After hearing arguments from attorneys representing Utah and abortion providers, state court judge Andrew Stone said he planned to rule next week on Planned Parenthood’s motion requesting the law be delayed.
Planned Parenthood argued that the clinic ban was a backdoor strategy from Utah to further restrict abortion while legal challenges to a 2020 trigger law make their way through the court system. Utah rebuffed those arguments and said abortion clinics could reapply to be licensed as hospitals under the new framework. The state’s attorneys said the court had little grounds to overrule a law passed and signed by elected officials.
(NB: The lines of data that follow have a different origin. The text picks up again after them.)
`config.mk`:
```
export PLATFORM = sky130hd
export DESIGN_NAME = vad_prep
export DESIGN_NICKNAME = d
export VERILOG_FILES = /design/src/rtl/vad_pkg.sv /design/src/rtl/vad_prep.sv
export SDC_FILE = /design/constraint.sdc
export NUM_CORES = 1
export LEC_CHECK = 0
export BUFFER_PORTS_ARGS = -buffer_cell sky130_fd_sc_hd__buf_2
export CAP_MARGIN = 20
export CORE_MARGIN = 8
export CORE_UTILIZATION = 35
export DETAILED_ROUTE_END_ITERATION = 10
export GPL_ROUTABILITY_DRIVEN = 0
export PLACE_DENSITY_LB_ADDON = 0.08
export SYNTH_ARGS = -nofsm -noshare
export SYNTH_HDL_FRONTEND = slang
export SYNTH_SLANG_ARGS = --single-unit
```
`constraint.sdc`:
```
create_clock -name clk -period 0.8 [get_ports clk]
set_clock_uncertainty 0.05 [all_clocks]
set_input_delay 0.08 -clock clk [delete_from_list [all_inputs] [get_ports clk]]
set_output_delay 0.08 -clock clk [all_outputs]
set_load 0.02 [all_outputs]
```
`src/rtl/vad_pkg.sv`:
```
// Shared widths, constants and data types for the vector angle pipeline.
// Used by every module of the block; depends on nothing else.
`timescale 1ns / 1ps

package vad_pkg;

	// Input coordinate width and CORDIC depth
	localparam int COORD_WIDTH = 16;
	localparam int ITERATIONS  = 16;

	// Arithmetic sizing
	localparam int GUARD_BITS = 8;
	localparam int TABLE_LEN  = 24;
	localparam int NUM_CELLS  = (ITERATIONS < TABLE_LEN) ? ITERATIONS : TABLE_LEN;
	localparam int MAG_W      = COORD_WIDTH + GUARD_BITS;
	localparam int XY_W       = MAG_W + 3;
	localparam int Z_W        = 25;
	localparam int A_W        = 26;
	localparam int SHIFT_W    = $clog2(TABLE_LEN);
	localparam int ANGLE_W    = 16;

	// Angles in degrees * 65536, results in degrees * 128
	localparam int DEG90_Q16  = 5898240;
	localparam int DEG180_Q16 = 11796480;
	localparam int DEG360_Q16 = 23592960;
	localparam int FULL_Q7    = 46080;
	localparam int DEG90_Q7   = 11520;
	localparam int DEG180_Q7  = 23040;
	localparam int DEG270_Q7  = 34560;
	localparam int ROUND_HALF = 256;
	localparam int ROUND_SHIFT = 9;

	// atan(2^-i) in degrees * 65536
	localparam int ATAN_Q16 [TABLE_LEN] = '{
		2949120, 1740967, 919879, 466945, 234379, 117304, 58666, 29335,
		14668, 7334, 3667, 1833, 917, 458, 229, 115,
		57, 29, 14, 7, 4, 2, 1, 0
	};

	// Per-request side information carried down the chain
	typedef struct packed {
		logic                 special;
		logic [ANGLE_W-1:0]   spec_angle;
		logic                 x_neg;
		logic                 y_neg;
	} meta_t;

	// Data held by one cell
	typedef struct packed {
		logic signed [XY_W-1:0] cx;
		logic signed [XY_W-1:0] cy;
		logic signed [Z_W-1:0]  z;
		meta_t                  meta;
	} cell_t;

endpackage

```
`src/rtl/vad_prep.sv`:
```
// Entry stage: axis tests, quadrant folding and guard-bit scaling.
// Depends on vad_pkg.
`timescale 1ns / 1ps

module vad_prep (
	input  logic                                   clk,
	input  logic                                   arst_n,
	input  logic                                   adv,
	input  logic                                   valid_in,
	input  logic signed [vad_pkg::COORD_WIDTH-1:0] x_coord,
	input  logic signed [vad_pkg::COORD_WIDTH-1:0] y_coord,
	output logic                                   valid_s0,
	output vad_pkg::cell_t                         data_s0
);

	localparam int CW  = vad_pkg::COORD_WIDTH;
	localparam int PAD = vad_pkg::XY_W - CW - 1 - vad_pkg::GUARD_BITS;

	logic signed [CW:0] xe, ye;
	logic [CW:0]        ax, ay;
	logic               x_zero, y_zero;
	vad_pkg::cell_t     nxt;

	// Fold into the first quadrant and flag vectors on an axis
	always_comb begin
		xe     = {x_coord[CW-1], x_coord};
		ye     = {y_coord[CW-1], y_coord};
		ax     = xe[CW] ? unsigned'(-xe) : unsigned'(xe);
		ay     = ye[CW] ? unsigned'(-ye) : unsigned'(ye);
		x_zero = (x_coord == '0);
		y_zero = (y_coord == '0);

		nxt.cx = $signed({{PAD{1'b0}}, ax, {vad_pkg::GUARD_BITS{1'b0}}});
		nxt.cy = $signed({{PAD{1'b0}}, ay, {vad_pkg::GUARD_BITS{1'b0}}});
		nxt.z  = '0;
		nxt.meta.special = x_zero || y_zero;
		nxt.meta.x_neg   = x_coord[CW-1];
		nxt.meta.y_neg   = y_coord[CW-1];
		priority if (x_zero && y_zero) begin
			nxt.meta.spec_angle = '0;
		end else if (x_zero) begin
			nxt.meta.spec_angle = y_coord[CW-1] ? vad_pkg::ANGLE_W'(vad_pkg::DEG270_Q7)
			                                    : vad_pkg::ANGLE_W'(vad_pkg::DEG90_Q7);
		end else if (y_zero) begin
			nxt.meta.spec_angle = x_coord[CW-1] ? vad_pkg::ANGLE_W'(vad_pkg::DEG180_Q7)
			                                    : '0;
		end else begin
			nxt.meta.spec_angle = '0;
		end
	end

	// Hold valid under reset
	always_ff @(posedge clk or negedge arst_n) begin
		if (!arst_n) begin
			valid_s0 <= 1'b0;
		end else if (adv) begin
			valid_s0 <= valid_in;
		end
	end

	// Capture payload on advance
	always_ff @(posedge clk) begin
		if (adv) begin
			data_s0 <= nxt;
		end
	end

endmodule

```
==> flow_summary.toml, run 1 <==
[grt]
grt_max_degree = 24
grt_overflow = 0
antenna_found_initial = 0
grt_pass1_wl_um = 10200
grt_usage_pct = 12.6
first_global_vias = 2181

[placement]
port_buffers = 81
place_area_um2 = 3400
hpwl_um = 4970

[routing]
wl_per_cell_um = 14.1
via_per_inst = 4.23
dr.pass1.iters = 4
drcViolationCount = 0
drt-initial-drc-count = 57
ant_nets = 0
vias = 1894
routed_wl_um = 6330

[sta]
finalMaxSlewViolations = 0
period_share_pct = 156
finalHoldViolations = 1
finalSetupViolations = 77
max_clock_freq_mhz = 802
rsz0062_at_grt = "true"
fin_ws_ps = -446
holdWs_ps = -39.4
min_period_ps = 1250

[finish]
n_antenna_cell = 0
layout-drive-gt1-share_pct = 58.2
syn_to_final_growth_pct = 68.6
design_area_um2 = 4180
nNetsFinal = 389

[hold_path]
hp-class = "in2reg"
holdPathStages = 2

[critical_path]
critPathLaunchType = "input pin"
crit_required_ps = 820
crit_end = "data_s0[13]$_SDFFCE_PP0P_"
rr_endpoint = "valid_s0$_DFFE_PN0P_"
end_kind = "flop"
regToRegSetupSlack_ps = -40
critPathMaxFanout = 2
path_class = "in2reg"
startpoint = "y_coord[9]"
rr_worst_depth = 1
r2r_start = "valid_s0$_DFFE_PN0P_"
arrival_ps = 1260

[power]
p_leak_nw = 1.76
total_power_mw = 6.53
peakVddDrop_mv = 0.756
power_density_nw_per_um2 = 1560

[die]
die_area_um2 = 10000
pin_count = 135
rows = 30
core_area_um2 = 6830
die_h_um = 100
start_util_pct = 36.3
die_x_um = 100

[cts]
cts_root_buffer = "clkbuf_8"
cts_tree = "yes"
postCtsHoldBufs = 1
cts.htree.levels = 2
clk_latency_ps = 300
clk_path_buf_depth = 2
clkTransAtPathRegs_ps = 90
numCtsBuffers = 5
cts_num_sinks = 44

[logic_synthesis]
synth_seq_cells = 44
synth.avg_cell_area_um2 = 11.9
seq_area_frac_synth_pct = 53.1
synth_cells = 209
yosysWarnings = 0
yosysUniqueCellTypes = 28
synth_edf_count = 43
ys.flop_type = "edfxtp_1"
netlist_area_um2 = 2480
async_flop_share_pct = 2.27

[status]
violations = "negative hold slack, negative setup slack"
outcome = "finished, violations left"

[flow_run]
cap_violations = 0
Amid conflicting interpretations of when abortion clinics will lose their licenses under the law, Planned Parenthood said they would be forced to stop providing abortions when provisions of the law begin on May 3. They operate three of the four clinics in Utah that provide abortions.
“There are no other alternatives if these clinics are shut down,” said Sarah Stoesz, the president and CEO of the group’s Utah affiliate. “Hospitals have not stepped forward to say that they will take the care that licensed abortion clinics provide.”
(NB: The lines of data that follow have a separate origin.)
$ cat src/design/signal_pdu_packer_scheduler_core.sv
// ----------------------------------------------------------------------------
// signal_pdu_packer_scheduler_core: signal store with PDU packing scheduler
// Requests enter on the in_ stream and results leave on the out_ stream.
// ----------------------------------------------------------------------------
// Each request carries its command in in_tuser and its operands in in_tdata.
// Every request gives one result except a tick that sends PDUs, which gives
// one byte result per emitted PDU byte; out_tlast marks the final result of
// each request and out_tuser gives the result kind.
// A two-entry queue takes requests while the executing side is busy; the
// executing side carries out one request at a time.
// Simple commands pass from the queue through the acknowledge or read state
// into the output register. A descriptor load passes through one more state,
// for the reciprocal multiplication that turns the period into ticks. A tick
// reads each mapped slot of a due PDU, emits the bytes of each due send PDU
// and an acknowledge when nothing is sent; the sequencer reads one map slot
// and one signal or frame byte at a time.
// Reset clears the queue, the descriptors and the valid bits of the signal
// store, map slots and frame bytes, so they read as their reset values.
// When the receiver stalls, the finished result is held in the output
// register and the sequencer waits; the queue takes requests until full.
// ----------------------------------------------------------------------------
module signal_pdu_packer_scheduler_core
  import spdu_pkg::*;
#(
  parameter int NUM_PDUS      = DEF_NUM_PDUS,
  parameter int NUM_SIGNALS   = DEF_NUM_SIGNALS,
  parameter int PDU_BYTES     = DEF_PDU_BYTES,
  parameter int MAX_MAP_SLOTS = DEF_MAX_MAP_SLOTS,
  parameter int ID_START_BIT  = DEF_ID_START_BIT,
  parameter int TICK_MS       = DEF_TICK_MS
) (
  input  logic                   clk,
  input  logic                   rst_n,
  input  logic                   in_tvalid,
  output logic                   in_tready,
  // signal_index, signal_value, pdu_index, slot_index, byte_value,
  // send_direction, periodic_mode, period_ms, signal_count, bit_start, bit_width
  input  logic [IN_TDATA_W-1:0]  in_tdata,
  // command
  input  logic [2:0]             in_tuser,
  output logic                   out_tvalid,
  input  logic                   out_tready,
  // out_pdu, out_byte_index, out_byte, read_value
  output logic [OUT_TDATA_W-1:0] out_tdata,
  // result_kind
  output logic [1:0]             out_tuser,
  output logic                   out_tlast
);

  logic       q_valid;
  req_t       q_data;
  logic       q_pop;
  bk_status_t bk_st;

  spdu_front #(
    .NUM_PDUS     (NUM_PDUS),
    .NUM_SIGNALS  (NUM_SIGNALS),
    .PDU_BYTES    (PDU_BYTES),
    .MAX_MAP_SLOTS(MAX_MAP_SLOTS)
  ) u_front (
    .clk      (clk),
    .rst_n    (rst_n),
    .in_tvalid(in_tvalid),
    .in_tready(in_tready),
    .in_tdata (in_tdata),
    .in_tuser (in_tuser),
    .q_valid  (q_valid),
    .q_data   (q_data),
    .q_pop    (q_pop)
  );

  spdu_back #(
    .NUM_PDUS     (NUM_PDUS),
    .NUM_SIGNALS  (NUM_SIGNALS),
    .PDU_BYTES    (PDU_BYTES),
    .MAX_MAP_SLOTS(MAX_MAP_SLOTS),
    .ID_START_BIT (ID_START_BIT),
    .TICK_MS      (TICK_MS)
  ) u_back (
    .clk       (clk),
    .rst_n     (rst_n),
    .q_valid   (q_valid),
    .q_data    (q_data),
    .q_pop     (q_pop),
    .status    (bk_st),
    .out_tvalid(out_tvalid),
    .out_tready(out_tready),
    .out_tdata (out_tdata),
    .out_tuser (out_tuser),
    .out_tlast (out_tlast)
  );

`ifndef SYNTHESIS
  a_pop_needs_entry: assert property (@(posedge clk) disable iff (!rst_n)
    q_pop |-> q_valid) else $error("queue popped while empty");

  a_pop_only_idle: assert property (@(posedge clk) disable iff (!rst_n)
    q_pop |-> bk_st.idle) else $error("request taken while executing");

  a_accept_queued: assert property (@(posedge clk) disable iff (!rst_n)
    (in_tvalid && in_tready && !q_pop) |=> q_valid)
    else $error("accepted request lost from queue");

  a_tick_no_pop: assert property (@(posedge clk) disable iff (!rst_n)
    bk_st.ticking |-> !q_pop) else $error("request taken during a tick");
`endif

endmodule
The ban on clinics is Utah lawmakers’ latest effort to restrict abortions and comes less than a year after the U.S. Supreme Court overturned Roe v. Wade. That decision triggered two previously passed laws — a 2019 ban on abortion after 18 weeks and a 2020 ban on abortions regardless of trimester, with several exceptions including instances of risk to maternal health as well as rape or incest reported to the police.
The state Planned Parenthood affiliate sued over the 2020 ban. Last July, a judge delayed implementing it until legal challenges could be resolved. The 18-week ban has since been de facto law.
If the clinic ban takes effect, the delicensing of clinics will transition most abortions to hospitals, which generally do not specialize in low-cost outpatient abortions, including providing the abortion pill. In Utah, clinics provide 95% of abortions.
The law is set to take effect next Wednesday, at which time abortion clinics will no longer be able to apply to be licensed. It would institute a full ban on Jan. 1, 2024, by stripping all clinics of their licenses.
Though state officials have said clinic licenses will remain until then, Planned Parenthood has warned that it reads the law differently and fears exposing clinicians to legal liability and make providing abortions a crime. They have said that, absent intervention, they plan to stop providing abortions at their clinics.
The clinic-centered push in Utah is unique among states with trigger laws, where many abortion clinics closed after last year’s Supreme Court decision. Clinics were shuttered in states such as West Virginia and Mississippi in the aftermath, yet they remain open in Utah while courts deliberate. The measure mirrors a raft of proposals passed in red states in the decade before Roe was overturned when anti-abortion lawmakers passed measures regulating clinics, including the size of procedure rooms and distances from hospitals.